Where do you start looking and what are the important benchmarks you need to consider when picking a Financial Adviser?

You will be looking to build a long-term relationship with your Financial Adviser, so you must be sure you are making the right decision.

It’s difficult to know how to start the process, but if you follow these simple steps, you will be able to pick the right adviser from the start.

Step 1: Why Do You Need A Financial adviser?

Before you start looking for a Financial adviser, you need to understand how financial advice could help you. It is important to consider that if you have larger amounts of savings and investments or high earnings, you will benefit from taking financial advice.

Likewise, inheritance money, deciding on how and when to take pension benefits are all significant events that could require professional Advice.

Alternatively, you may just want help with putting together a financial plan to make sure you achieve your goals in life, such as investing for a deposit for your first home or ensuring you are saving enough for your retirement.

Step 2: What Level Of Service Do You Need?

When you know that you need a Financial adviser, the next step is to understand the level of service you want. You may just require a one-off recommendation, for example, a holistic financial plan, investment strategy or transferring a pension.

In addition to the initial advice charge, you may require an on-going level of service.

The on-going service would typically include an annual review of the initial recommendation that was made, checking your attitude to risk hasn’t changed and a general financial update of your circumstances.

Step 3: Restricted Or Independent adviser?

Regulated advisers tend to fall into two categories – restricted or independent.

Restricted advisers usually have a selection of providers that they prefer to work with after conducting their own due diligence and research. St James’s Place and Hargreaves Lansdown are two well-known restricted advice companies.

As the name suggests, independent advisers can choose from investment products across the whole market. Due to the additional research required to select from the whole market, independent advice can cost more.
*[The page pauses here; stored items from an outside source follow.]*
<file path="config.mk">
export PLATFORM = sky130hd
export DESIGN_NAME = bus_master_ctrl
export DESIGN_NICKNAME = d
export VERILOG_FILES = /design/src/rtl/bus_master_ctrl_pkg.sv /design/src/rtl/bus_master_ctrl_addr_dec.sv /design/src/rtl/bus_master_ctrl.sv
export SDC_FILE = /design/constraint.sdc
export NUM_CORES = 1
export LEC_CHECK = 0
export BUFFER_PORTS_ARGS = -buffer_cell sky130_fd_sc_hd__buf_2
export CORE_MARGIN = 4
export CORE_UTILIZATION = 25
export DETAILED_ROUTE_END_ITERATION = 6
export GPL_TIMING_DRIVEN = 0
export PLACE_DENSITY = 0.46
export SLEW_MARGIN = 40
export SYNTH_ARGS = -nofsm -noshare
export SYNTH_HDL_FRONTEND = slang
export SYNTH_SLANG_ARGS = --single-unit
</file>
<file path="constraint.sdc">
create_clock -name clk -period 1.6 [get_ports clk]
set_input_delay 0.08 -clock clk [delete_from_list [all_inputs] [get_ports clk]]
set_output_delay 0.08 -clock clk [all_outputs]
set_load 0.02 [all_outputs]
</file>
<file path="src/rtl/bus_master_ctrl_pkg.sv">
// Shared widths, active-low signal levels and FSM state encoding for the
// bus master controller and its address decoder.
package bus_master_ctrl_pkg;

  localparam int ADDR_W = 16;
  localparam int DATA_W = 16;

  // Bus strobes (as_, we_, cs_, rdy_) are active-low.
  localparam logic ENABLE_  = 1'b0;
  localparam logic DISABLE_ = 1'b1;

  typedef enum logic [1:0] {
    ST_IDLE = 2'd0,
    ST_BUS  = 2'd1,
    ST_DONE = 2'd2
  } state_t;

endpackage

</file>
<file path="src/rtl/bus_master_ctrl_addr_dec.sv">
// Combinational decode of the top log2(SLV_NUM) address bits into a
// one-cold, active-low chip-select vector.
module bus_addr_dec
  import bus_master_ctrl_pkg::*;
#(
  parameter int SLV_NUM = 4
) (
  input  logic [ADDR_W-1:0]  addr,
  output logic [SLV_NUM-1:0] cs_
);

  localparam int SEL_W = $clog2(SLV_NUM);

  logic [SEL_W-1:0] sel;

  assign sel = addr[ADDR_W-1 -: SEL_W];

  always_comb begin
    cs_ = '1;
    for (int unsigned i = 0; i < SLV_NUM; i++) begin
      if (sel == i[SEL_W-1:0]) cs_[i] = ENABLE_;
    end
  end

endmodule

</file>
<file path="src/rtl/bus_master_ctrl.sv">
// Single-access bus master: IDLE -> BUS -> DONE, all outputs registered.
// Optional rdy_ timeout abort is built when BUS_TIMEOUT_EN is defined.
module bus_master_ctrl
  import bus_master_ctrl_pkg::*;
#(
  parameter int TIMEOUT_CYC = 16,
  parameter int SLV_NUM     = 4
) (
  input  logic               clk,
  input  logic               reset_,
  input  logic               req,
  input  logic               req_rw,
  input  logic [ADDR_W-1:0]  req_addr,
  input  logic [DATA_W-1:0]  req_wdata,
  output logic               busy,
  output logic               done,
  output logic               err,
  output logic [DATA_W-1:0]  rd_data,
  output logic [ADDR_W-1:0]  addr,
  output logic [DATA_W-1:0]  d_out,
  input  logic [DATA_W-1:0]  d_in,
  output logic               as_,
  output logic               we_,
  output logic [SLV_NUM-1:0] cs_,
  input  logic               rdy_
);

  if (SLV_NUM < 2 || SLV_NUM > 4 || (SLV_NUM & (SLV_NUM - 1)) != 0 ||
      TIMEOUT_CYC < 1) begin : g_bad_param
    $error("bus_master_ctrl: unsupported SLV_NUM or TIMEOUT_CYC");
  end

  state_t             state_q, state_d;
  logic [ADDR_W-1:0]  addr_q, addr_d;
  logic [DATA_W-1:0]  d_out_q, d_out_d;
  logic [DATA_W-1:0]  rd_data_q, rd_data_d;
  logic               as_q, as_d;
  logic               we_q, we_d;
  logic [SLV_NUM-1:0] cs_q, cs_d;
  logic               busy_q, busy_d;
  logic               done_q, done_d;
  logic               err_q, err_d;
  logic [SLV_NUM-1:0] dec_cs;

`ifdef BUS_TIMEOUT_EN
  localparam int CNT_W = $clog2(TIMEOUT_CYC + 1);
  logic [CNT_W-1:0] cnt_q, cnt_d;
`endif

  bus_addr_dec #(
    .SLV_NUM(SLV_NUM)
  ) u_dec (
    .addr(req_addr),
    .cs_ (dec_cs)
  );

  always_comb begin
    state_d   = state_q;
    addr_d    = addr_q;
    d_out_d   = d_out_q;
    rd_data_d = rd_data_q;
    as_d      = as_q;
    we_d      = we_q;
    cs_d      = cs_q;
    done_d    = 1'b0;
    err_d     = 1'b0;
`ifdef BUS_TIMEOUT_EN
    cnt_d     = cnt_q;
`endif

    case (state_q)
      ST_IDLE: begin
        if (req) begin
          state_d = ST_BUS;
          addr_d  = req_addr;
          d_out_d = req_wdata;
          as_d    = ENABLE_;
          we_d    = req_rw ? ENABLE_ : DISABLE_;
          cs_d    = dec_cs;
`ifdef BUS_TIMEOUT_EN
          cnt_d   = '0;
`endif
        end
      end
      ST_BUS: begin
        if (rdy_ == ENABLE_) begin
          state_d = ST_DONE;
          if (we_q == DISABLE_) rd_data_d = d_in;
          as_d    = DISABLE_;
          we_d    = DISABLE_;
          cs_d    = '1;
          done_d  = 1'b1;
        end
`ifdef BUS_TIMEOUT_EN
        // Abort on the TIMEOUT_CYC-th BUS cycle that still lacks rdy_.
        else if (cnt_q == CNT_W'(TIMEOUT_CYC - 1)) begin
          state_d = ST_DONE;
          as_d    = DISABLE_;
          we_d    = DISABLE_;
          cs_d    = '1;
          done_d  = 1'b1;
          err_d   = 1'b1;
        end else begin
          cnt_d = cnt_q + 1'b1;
        end
`endif
      end
      ST_DONE: state_d = ST_IDLE;
      default: state_d = ST_IDLE;
    endcase

    busy_d = (state_d != ST_IDLE);
  end

  always_ff @(posedge clk or negedge reset_) begin
    if (!reset_) begin
      state_q   <= ST_IDLE;
      addr_q    <= '0;
      d_out_q   <= '0;
      rd_data_q <= '0;
      as_q      <= DISABLE_;
      we_q      <= DISABLE_;
      cs_q      <= '1;
      busy_q    <= 1'b0;
      done_q    <= 1'b0;
      err_q     <= 1'b0;
`ifdef BUS_TIMEOUT_EN
      cnt_q     <= '0;
`endif
    end else begin
      state_q   <= state_d;
      addr_q    <= addr_d;
      d_out_q   <= d_out_d;
      rd_data_q <= rd_data_d;
      as_q      <= as_d;
      we_q      <= we_d;
      cs_q      <= cs_d;
      busy_q    <= busy_d;
      done_q    <= done_d;
      err_q     <= err_d;
`ifdef BUS_TIMEOUT_EN
      cnt_q     <= cnt_d;
`endif
    end
  end

  assign busy    = busy_q;
  assign done    = done_q;
  assign err     = err_q;
  assign rd_data = rd_data_q;
  assign addr    = addr_q;
  assign d_out   = d_out_q;
  assign as_     = as_q;
  assign we_     = we_q;
  assign cs_     = cs_q;

endmodule
</file>
### src/rtl/jesd204b_rx_link_fsm.sv
// JESD204B subclass-1 receive link controller for a single lane.
// Sequences the GT wizard reset, runs code-group sync and ILAS detection,
// drives SYNC~ aligned to the local multiframe clock and gates user data.
//
// Outputs: o_state exposes the FSM state (0 RESET_GT, 1 WAIT_GT, 2 CGS,
// 3 ILAS, 4 DATA). The GT side has no flow control. o_data is meaningful
// only on clocks where o_data_valid is high, and the consumer must accept
// every such word.
`timescale 1ns/1ps

module jesd204b_rx_link_fsm #(
    parameter int USERDATA_WIDTH = 32,
    parameter int FRAME_SIZE     = 1,
    parameter int FMLC_NUM       = 32,
    parameter int LMFC_CNT_WIDTH = 8,
    parameter int RESET_HOLD     = 16,
    parameter int GT_TIMEOUT     = 65535,
    parameter int CGS_K_CNT      = 4
) (
    input  logic                        i_dclk,
    input  logic                        i_rst_n,
    input  logic                        i_sysref,
    input  logic                        i_gtpowergood,
    input  logic                        i_gt_reset_rx_done,
    input  logic                        i_rxbyteisaligned,
    input  logic [USERDATA_WIDTH-1:0]   i_rx_data,
    input  logic [USERDATA_WIDTH/8-1:0] i_rx_charisk,
    output logic                        o_gt_reset_all,
    output logic                        o_rxpcommaalignen,
    output logic                        o_rxmcommaalignen,
    output logic                        o_nsync,
    output logic                        o_lmfc_pulse,
    output logic [USERDATA_WIDTH-1:0]   o_data,
    output logic                        o_data_valid,
    output logic                        o_link_up,
    output logic [2:0]                  o_state
);

    localparam int NBYTES      = USERDATA_WIDTH / 8;
    localparam int LMFC_PERIOD = FRAME_SIZE * FMLC_NUM / 4;
    localparam int HOLD_W      = $clog2(RESET_HOLD + 1);
    localparam int TMR_W       = $clog2(GT_TIMEOUT + 1);
    localparam int KCNT_W      = $clog2(CGS_K_CNT + 1);

    localparam logic [LMFC_CNT_WIDTH-1:0] LMFC_LAST = LMFC_CNT_WIDTH'(LMFC_PERIOD - 1);
    localparam logic [HOLD_W-1:0]         HOLD_LAST = HOLD_W'(RESET_HOLD);
    localparam logic [TMR_W-1:0]          TMR_LAST  = TMR_W'(GT_TIMEOUT - 1);
    localparam logic [KCNT_W-1:0]         KCNT_LAST = KCNT_W'(CGS_K_CNT - 1);
    localparam logic [KCNT_W-1:0]         KCNT_MAX  = KCNT_W'(CGS_K_CNT);

    typedef enum logic [2:0] {
        ST_RESET_GT = 3'd0,
        ST_WAIT_GT  = 3'd1,
        ST_CGS      = 3'd2,
        ST_ILAS     = 3'd3,
        ST_DATA     = 3'd4
    } state_t;

    state_t                      r_state;
    state_t                      w_state_next;
    logic [HOLD_W-1:0]           r_hold_cnt;
    logic [TMR_W-1:0]            r_timer;
    logic [KCNT_W-1:0]           r_kcnt;
    logic                        r_cgs_ok;
    logic                        r_ilas_started;
    logic [2:0]                  r_acnt;
    logic                        r_rx_done_d;
    logic                        r_sysref_d;
    logic [LMFC_CNT_WIDTH-1:0]   r_lmfc_cnt;
    logic                        r_lmfc_pulse;
    logic [USERDATA_WIDTH-1:0]   r_data;
    logic                        r_data_valid;

    logic                        w_is_k;
    logic                        w_k_aligned;
    logic                        w_byte0_is_r;
    logic [2:0]                  w_a_in_word;
    logic [3:0]                  w_a_total;
    logic                        w_a_done;
    logic                        w_sysref_edge;
    logic [LMFC_CNT_WIDTH-1:0]   w_lmfc_next;
    logic                        w_lmfc_zero_next;
    logic                        w_rx_done_fall;
    logic                        w_timeout;
    logic                        w_cgs_ok_now;
    logic                        w_state_change;

    // Word classification: full /K/ idle word, /R/ in byte0, and /A/ count.
    assign w_is_k       = (i_rx_charisk == '1) && (i_rx_data == {NBYTES{8'hBC}});
    assign w_k_aligned  = w_is_k && i_rxbyteisaligned;
    assign w_byte0_is_r = i_rx_charisk[0] && (i_rx_data[7:0] == 8'h1C);

    // Count /A/ characters in any byte lane of the current word.
    always_comb begin
        w_a_in_word = '0;
        for (int b = 0; b < NBYTES; b++) begin
            if (i_rx_charisk[b] && (i_rx_data[8*b +: 8] == 8'h7C)) begin
                w_a_in_word = w_a_in_word + 3'd1;
            end
        end
    end

    assign w_a_total      = {1'b0, r_acnt} + {1'b0, w_a_in_word};
    assign w_a_done       = (w_a_total >= 4'd4);
    assign w_sysref_edge  = i_sysref & ~r_sysref_d;
    assign w_rx_done_fall = r_rx_done_d & ~i_gt_reset_rx_done;
    assign w_timeout      = (r_timer == TMR_LAST);
    // CGS is satisfied on this clock if the threshold was already met or is met by this word;
    // any non-/K/ word withdraws it.
    assign w_cgs_ok_now   = w_is_k && (r_cgs_ok || (i_rxbyteisaligned && (r_kcnt >= KCNT_LAST)));
    assign w_state_change = (w_state_next != r_state);

    // LMFC next value: SYSREF edge forces phase zero, otherwise free-running wrap.
    always_comb begin
        w_lmfc_next = r_lmfc_cnt + 1'b1;
        if (w_sysref_edge || (r_lmfc_cnt == LMFC_LAST)) begin
            w_lmfc_next = '0;
        end
    end

    assign w_lmfc_zero_next = (w_lmfc_next == '0);

    // Next-state logic; GT power/reset loss overrides every other transition.
    always_comb begin
        w_state_next = r_state;
        case (r_state)
            ST_RESET_GT: begin
                if (i_gtpowergood && (r_hold_cnt == HOLD_LAST)) w_state_next = ST_WAIT_GT;
            end
            ST_WAIT_GT: begin
                if (i_gt_reset_rx_done) w_state_next = ST_CGS;
                else if (w_timeout)     w_state_next = ST_RESET_GT;
            end
            ST_CGS: begin
                // SYNC~ release is timed so it coincides with the LMFC pulse.
                if (w_cgs_ok_now && w_lmfc_zero_next) w_state_next = ST_ILAS;
            end
            ST_ILAS: begin
                if (w_timeout) begin
                    w_state_next = ST_CGS;
                end else if (!r_ilas_started) begin
                    if (!w_is_k) begin
                        if (!w_byte0_is_r) w_state_next = ST_CGS;
                        else if (w_a_done) w_state_next = ST_DATA;
                    end
                end else if (w_a_done) begin
                    w_state_next = ST_DATA;
                end
            end
            ST_DATA: begin
                if (!i_rxbyteisaligned || (w_k_aligned && (r_kcnt >= KCNT_LAST))) begin
                    w_state_next = ST_CGS;
                end
            end
            default: w_state_next = ST_RESET_GT;
        endcase
        if (!i_gtpowergood ||
            (w_rx_done_fall && ((r_state == ST_CGS) || (r_state == ST_ILAS) || (r_state == ST_DATA)))) begin
            w_state_next = ST_RESET_GT;
        end
    end

    // State register plus the per-state counters; counters restart on every state change.
    always_ff @(posedge i_dclk or negedge i_rst_n) begin
        if (!i_rst_n) begin
            r_state        <= ST_RESET_GT;
            r_hold_cnt     <= '0;
            r_timer        <= '0;
            r_kcnt         <= '0;
            r_cgs_ok       <= 1'b0;
            r_ilas_started <= 1'b0;
            r_acnt         <= '0;
            r_rx_done_d    <= 1'b0;
        end else begin
            r_state     <= w_state_next;
            r_rx_done_d <= i_gt_reset_rx_done;

            if ((r_state == ST_RESET_GT) && (w_state_next == ST_RESET_GT) && i_gtpowergood) begin
                r_hold_cnt <= r_hold_cnt + 1'b1;
            end else begin
                r_hold_cnt <= '0;
            end

            if (w_state_change || !((r_state == ST_WAIT_GT) || (r_state == ST_ILAS))) begin
                r_timer <= '0;
            end else begin
                r_timer <= r_timer + 1'b1;
            end

            if (w_state_change) begin
                r_kcnt         <= '0;
                r_cgs_ok       <= 1'b0;
                r_ilas_started <= 1'b0;
                r_acnt         <= '0;
            end else begin
                if (w_k_aligned) begin
                    if (r_kcnt != KCNT_MAX) r_kcnt <= r_kcnt + 1'b1;
                end else begin
                    r_kcnt <= '0;
                end
                r_cgs_ok <= (r_state == ST_CGS) && w_cgs_ok_now;
                if ((r_state == ST_ILAS) && (r_ilas_started || (!w_is_k && w_byte0_is_r))) begin
                    r_ilas_started <= 1'b1;
                    r_acnt         <= w_a_total[2:0];
                end
            end
        end
    end

    // LMFC counter and pulse run in every state; SYSREF only moves the phase.
    always_ff @(posedge i_dclk or negedge i_rst_n) begin
        if (!i_rst_n) begin
            r_sysref_d   <= 1'b0;
            r_lmfc_cnt   <= '0;
            r_lmfc_pulse <= 1'b0;
        end else begin
            r_sysref_d   <= i_sysref;
            r_lmfc_cnt   <= w_lmfc_next;
            r_lmfc_pulse <= w_lmfc_zero_next;
        end
    end

    // Capture payload only while remaining in DATA; the exit word is dropped.
    always_ff @(posedge i_dclk or negedge i_rst_n) begin
        if (!i_rst_n) begin
            r_data       <= '0;
            r_data_valid <= 1'b0;
        end else if ((r_state == ST_DATA) && (w_state_next == ST_DATA)) begin
            r_data       <= i_rx_data;
            r_data_valid <= 1'b1;
        end else begin
            r_data_valid <= 1'b0;
        end
    end

    assign o_gt_reset_all    = (r_state == ST_RESET_GT) && (r_hold_cnt != '0);
    assign o_rxpcommaalignen = (r_state == ST_CGS);
    assign o_rxmcommaalignen = (r_state == ST_CGS);
    assign o_nsync           = (r_state == ST_ILAS) || (r_state == ST_DATA);
    assign o_lmfc_pulse      = r_lmfc_pulse;
    assign o_data            = r_data;
    assign o_data_valid      = r_data_valid;
    assign o_link_up         = (r_state == ST_DATA);
    assign o_state           = r_state;

endmodule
Step 4: How Do You Pay For Financial Advice?

Most advisers offer a free consultation and this is where you will find out the fees charged and services offered in more detail.
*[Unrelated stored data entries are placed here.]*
File: src/rtl/data_mem_pkg.sv
// rtl/data_mem_pkg.sv - shared sizes, controller states and alignment check for data_mem_ctrl
package data_mem_pkg;

  localparam logic [1:0] SZ_BYTE = 2'd0;
  localparam logic [1:0] SZ_HALF = 2'd1;
  localparam logic [1:0] SZ_WORD = 2'd2;

  typedef enum logic [1:0] {
    IDLE   = 2'd0,
    ACCESS = 2'd1,
    BEAT   = 2'd2,
    RESP   = 2'd3
  } state_t;

  // Size 3 is never aligned, so an illegal type also reads as misaligned.
  function automatic logic is_aligned(input logic [1:0] size, input logic [1:0] lane);
    case (size)
      SZ_BYTE: is_aligned = 1'b1;
      SZ_HALF: is_aligned = ~lane[0];
      SZ_WORD: is_aligned = (lane == 2'd0);
      default: is_aligned = 1'b0;
    endcase
  endfunction

endpackage

File: src/rtl/data_mem_load_align.sv
// rtl/data_mem_load_align.sv - selects byte/half from a word by lane and sign/zero-extends it
module data_mem_load_align
  import data_mem_pkg::*;
(
  input  logic [31:0] word,
  input  logic [1:0]  lane,
  input  logic [1:0]  size,
  input  logic        is_unsigned,
  output logic [31:0] data
);

  logic [7:0]  byte_sel;
  logic [15:0] half_sel;

  always_comb begin
    byte_sel = word[{lane, 3'b000} +: 8];
    half_sel = lane[1] ? word[31:16] : word[15:0];
    case (size)
      SZ_BYTE: data = {{24{byte_sel[7] & ~is_unsigned}}, byte_sel};
      SZ_HALF: data = {{16{half_sel[15] & ~is_unsigned}}, half_sel};
      default: data = word;
    endcase
  end

endmodule

File: src/rtl/data_mem_ctrl.sv
// rtl/data_mem_ctrl.sv - two-port round-robin data-memory controller with load alignment
// Misaligned half/word accesses are split into byte beats when MEM_MISALIGN_SPLIT_EN is defined.
module data_mem_ctrl
  import data_mem_pkg::*;
#(
  parameter int ADDR_W = 10
) (
  input  logic                   clk_i,
  input  logic                   rst_i,
  input  logic [1:0]             req_valid_i,
  output logic [1:0]             req_ready_o,
  input  logic [1:0]             req_we_i,
  input  logic [1:0][1:0]        req_type_i,
  input  logic [1:0]             req_unsigned_i,
  input  logic [1:0][ADDR_W-1:0] req_addr_i,
  input  logic [1:0][31:0]       req_wdata_i,
  output logic [1:0]             rsp_valid_o,
  output logic [31:0]            rsp_rdata_o,
  output logic                   rsp_err_o,
  output logic                   mem_en_o,
  output logic [ADDR_W-3:0]      mem_word_o,
  output logic [1:0]             mem_type_o,
  output logic [1:0]             mem_lane_o,
  output logic [31:0]            mem_wdata_o,
  input  logic [31:0]            mem_rdata_i
);

  state_t              state, state_nx;
  logic                last_q, gnt_q, gnt_sel, accept;
  logic                we_q, uns_q, err_q;
  logic                sel_misal, sel_illegal;
  logic [1:0]          type_q, sel_type, sel_lane, align_lane;
  logic [ADDR_W-1:0]   addr_q;
  logic [31:0]         wdata_q, rdata_q, load_data;

  // On contention the port not served last wins; otherwise the only valid port.
  assign gnt_sel     = (&req_valid_i) ? ~last_q : req_valid_i[1];
  assign accept      = ~rst_i && (state == IDLE) && (|req_valid_i);
  assign sel_type    = req_type_i[gnt_sel];
  assign sel_lane    = req_addr_i[gnt_sel][1:0];
  assign sel_illegal = (sel_type == 2'd3);
  assign sel_misal   = ~is_aligned(sel_type, sel_lane);

`ifdef MEM_MISALIGN_SPLIT_EN
  logic              split_q, last_beat;
  logic [1:0]        beat_q;
  logic [ADDR_W-1:0] beat_addr;

  assign beat_addr  = addr_q + ADDR_W'(beat_q);
  assign last_beat  = (beat_q == ((type_q == SZ_HALF) ? 2'd1 : 2'd3));
  // Split loads are assembled little-endian from bit 0, so extend as if lane 0.
  assign align_lane = split_q ? 2'd0 : addr_q[1:0];
`else
  assign align_lane = addr_q[1:0];
`endif

  always_ff @(posedge clk_i or posedge rst_i) begin
    if (rst_i) begin
      state   <= IDLE;
      last_q  <= 1'b1;
      gnt_q   <= 1'b0;
      we_q    <= 1'b0;
      uns_q   <= 1'b0;
      err_q   <= 1'b0;
      type_q  <= 2'd0;
      addr_q  <= '0;
      wdata_q <= '0;
      rdata_q <= '0;
`ifdef MEM_MISALIGN_SPLIT_EN
      split_q <= 1'b0;
      beat_q  <= 2'd0;
`endif
    end else begin
      state <= state_nx;
      if (accept) begin
        gnt_q   <= gnt_sel;
        we_q    <= req_we_i[gnt_sel];
        uns_q   <= req_unsigned_i[gnt_sel];
        type_q  <= sel_type;
        addr_q  <= req_addr_i[gnt_sel];
        wdata_q <= req_wdata_i[gnt_sel];
`ifdef MEM_MISALIGN_SPLIT_EN
        err_q   <= sel_illegal;
        split_q <= sel_misal & ~sel_illegal;
        beat_q  <= 2'd0;
`else
        err_q   <= sel_misal;
`endif
      end
      if (state == ACCESS) rdata_q <= mem_rdata_i;
`ifdef MEM_MISALIGN_SPLIT_EN
      if (state == BEAT) begin
        beat_q <= beat_q + 2'd1;
        rdata_q[{beat_q, 3'b000} +: 8] <= mem_rdata_i[{beat_addr[1:0], 3'b000} +: 8];
      end
`endif
      if (state == RESP) last_q <= gnt_q;
    end
  end

  always_comb begin
    state_nx    = state;
    req_ready_o = 2'b00;
    rsp_valid_o = 2'b00;
    rsp_rdata_o = '0;
    rsp_err_o   = 1'b0;
    mem_en_o    = 1'b0;
    mem_word_o  = '0;
    mem_type_o  = 2'd0;
    mem_lane_o  = 2'd0;
    mem_wdata_o = '0;
    case (state)
      IDLE: begin
        if (accept) begin
          req_ready_o = gnt_sel ? 2'b10 : 2'b01;
`ifdef MEM_MISALIGN_SPLIT_EN
          state_nx = (sel_misal & ~sel_illegal) ? BEAT : ACCESS;
`else
          state_nx = ACCESS;
`endif
        end
      end
      ACCESS: begin
        mem_en_o    = we_q & ~err_q;
        mem_word_o  = addr_q[ADDR_W-1:2];
        mem_lane_o  = addr_q[1:0];
        mem_type_o  = type_q;
        mem_wdata_o = wdata_q;
        state_nx    = RESP;
      end
`ifdef MEM_MISALIGN_SPLIT_EN
      BEAT: begin
        mem_en_o    = we_q;
        mem_word_o  = beat_addr[ADDR_W-1:2];
        mem_lane_o  = beat_addr[1:0];
        mem_type_o  = SZ_BYTE;
        mem_wdata_o = {24'd0, wdata_q[{beat_q, 3'b000} +: 8]};
        if (last_beat) state_nx = RESP;
      end
`endif
      RESP: begin
        rsp_valid_o = gnt_q ? 2'b10 : 2'b01;
        rsp_err_o   = err_q;
        rsp_rdata_o = (we_q | err_q) ? 32'd0 : load_data;
        state_nx    = IDLE;
      end
      default: state_nx = IDLE;
    endcase
  end

  data_mem_load_align u_load_align (
    .word        (rdata_q),
    .lane        (align_lane),
    .size        (type_q),
    .is_unsigned (uns_q),
    .data        (load_data)
  );

endmodule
Fees can be charged at an hourly rate, a fixed fee, and percentage of money invested or commissions on insurance products.

At this point you should clearly know how much you are paying and why. Comparison of charges is an important consideration, but you may also want to look at reviews and testimonials to help with your final decision.

Step 5: Finding And Choosing An adviser

You can search for an adviser by using a free online directory.

comparefinancialadvisers.co.uk have lists of qualified financial advisers, that is easy to use.

You can search by the type of advice you want, by postcode or town you live in. To fine-tune your search, you can then filter for advisers with the highest review ratings or the closest to your home.

It would be sensible to speak with and meet with at least 3 advisers. You can then make a decision on which adviser meets your requirements and your gut instinct is also worth listening to.

It is important that you like and feel comfortable with the adviser you choose, as you will be disclosing a lot of personal information.